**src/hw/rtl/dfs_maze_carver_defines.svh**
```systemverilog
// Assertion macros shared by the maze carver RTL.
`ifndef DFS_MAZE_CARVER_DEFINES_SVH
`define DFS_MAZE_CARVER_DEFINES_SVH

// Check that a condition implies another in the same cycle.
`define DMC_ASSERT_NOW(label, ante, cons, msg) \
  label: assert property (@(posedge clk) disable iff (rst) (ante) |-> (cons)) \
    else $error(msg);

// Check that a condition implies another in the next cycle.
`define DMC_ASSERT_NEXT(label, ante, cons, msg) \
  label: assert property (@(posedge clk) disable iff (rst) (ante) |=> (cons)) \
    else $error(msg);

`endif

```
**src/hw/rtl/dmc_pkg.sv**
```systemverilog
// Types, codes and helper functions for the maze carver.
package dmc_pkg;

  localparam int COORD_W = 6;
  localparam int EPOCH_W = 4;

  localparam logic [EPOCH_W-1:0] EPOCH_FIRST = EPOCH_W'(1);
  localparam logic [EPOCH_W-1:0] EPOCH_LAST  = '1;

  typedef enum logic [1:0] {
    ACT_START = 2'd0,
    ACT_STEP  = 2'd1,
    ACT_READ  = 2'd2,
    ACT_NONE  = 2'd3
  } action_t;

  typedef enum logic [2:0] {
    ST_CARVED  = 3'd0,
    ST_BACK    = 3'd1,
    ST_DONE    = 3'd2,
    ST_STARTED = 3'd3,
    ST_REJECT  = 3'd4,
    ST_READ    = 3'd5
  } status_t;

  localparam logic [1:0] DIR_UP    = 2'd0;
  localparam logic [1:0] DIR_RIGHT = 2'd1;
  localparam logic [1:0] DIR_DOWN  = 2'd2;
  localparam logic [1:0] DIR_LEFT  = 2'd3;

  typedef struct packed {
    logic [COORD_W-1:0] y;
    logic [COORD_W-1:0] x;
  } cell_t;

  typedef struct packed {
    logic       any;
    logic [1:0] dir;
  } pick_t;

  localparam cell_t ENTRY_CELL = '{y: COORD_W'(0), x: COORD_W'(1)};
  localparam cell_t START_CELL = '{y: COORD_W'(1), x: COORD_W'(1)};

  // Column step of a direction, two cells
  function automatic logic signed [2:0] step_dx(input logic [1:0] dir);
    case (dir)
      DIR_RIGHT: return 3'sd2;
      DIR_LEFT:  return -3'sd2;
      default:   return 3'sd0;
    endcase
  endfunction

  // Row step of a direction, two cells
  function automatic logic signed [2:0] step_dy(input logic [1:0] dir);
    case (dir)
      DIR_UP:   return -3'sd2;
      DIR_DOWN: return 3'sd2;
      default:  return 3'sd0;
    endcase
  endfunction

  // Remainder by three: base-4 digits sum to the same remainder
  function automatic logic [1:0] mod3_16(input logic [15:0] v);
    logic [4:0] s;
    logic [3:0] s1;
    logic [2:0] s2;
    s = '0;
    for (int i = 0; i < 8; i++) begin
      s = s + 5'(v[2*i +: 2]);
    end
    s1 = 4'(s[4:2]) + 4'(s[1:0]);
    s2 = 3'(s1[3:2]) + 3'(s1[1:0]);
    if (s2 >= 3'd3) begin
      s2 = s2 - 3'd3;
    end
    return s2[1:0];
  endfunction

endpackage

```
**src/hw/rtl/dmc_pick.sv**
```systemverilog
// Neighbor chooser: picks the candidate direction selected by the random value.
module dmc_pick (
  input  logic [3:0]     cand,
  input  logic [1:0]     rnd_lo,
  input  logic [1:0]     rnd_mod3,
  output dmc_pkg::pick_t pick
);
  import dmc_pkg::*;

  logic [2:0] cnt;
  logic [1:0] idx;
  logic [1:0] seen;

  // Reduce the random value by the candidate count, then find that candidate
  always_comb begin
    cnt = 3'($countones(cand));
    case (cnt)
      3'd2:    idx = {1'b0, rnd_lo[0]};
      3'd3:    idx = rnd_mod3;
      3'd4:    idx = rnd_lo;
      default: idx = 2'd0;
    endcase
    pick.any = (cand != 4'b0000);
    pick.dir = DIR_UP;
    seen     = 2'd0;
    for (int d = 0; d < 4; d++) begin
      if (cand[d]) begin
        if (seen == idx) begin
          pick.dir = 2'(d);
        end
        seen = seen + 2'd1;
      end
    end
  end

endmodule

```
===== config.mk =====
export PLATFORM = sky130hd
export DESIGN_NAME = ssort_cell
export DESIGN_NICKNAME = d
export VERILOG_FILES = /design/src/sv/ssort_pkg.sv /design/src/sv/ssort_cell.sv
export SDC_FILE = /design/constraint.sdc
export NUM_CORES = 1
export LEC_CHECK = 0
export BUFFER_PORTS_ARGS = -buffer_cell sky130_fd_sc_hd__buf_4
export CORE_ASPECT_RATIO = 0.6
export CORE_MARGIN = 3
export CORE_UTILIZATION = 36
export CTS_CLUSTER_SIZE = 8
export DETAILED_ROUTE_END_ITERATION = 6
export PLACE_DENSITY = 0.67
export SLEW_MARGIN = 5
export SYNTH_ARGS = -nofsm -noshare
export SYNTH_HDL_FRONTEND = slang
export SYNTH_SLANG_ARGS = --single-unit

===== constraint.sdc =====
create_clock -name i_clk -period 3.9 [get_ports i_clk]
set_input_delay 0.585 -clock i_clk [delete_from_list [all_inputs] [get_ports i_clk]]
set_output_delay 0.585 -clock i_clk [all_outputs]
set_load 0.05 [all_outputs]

*TASK BRIEF:* Only one stretch of the data is wanted: the lines from the one with "export SLEW_MARGIN = 5" through the last, repeated exactly.

*EXPECTED OUTPUT:*
export SLEW_MARGIN = 5
export SYNTH_ARGS = -nofsm -noshare
export SYNTH_HDL_FRONTEND = slang
export SYNTH_SLANG_ARGS = --single-unit

===== constraint.sdc =====
create_clock -name i_clk -period 3.9 [get_ports i_clk]
set_input_delay 0.585 -clock i_clk [delete_from_list [all_inputs] [get_ports i_clk]]
set_output_delay 0.585 -clock i_clk [all_outputs]
set_load 0.05 [all_outputs]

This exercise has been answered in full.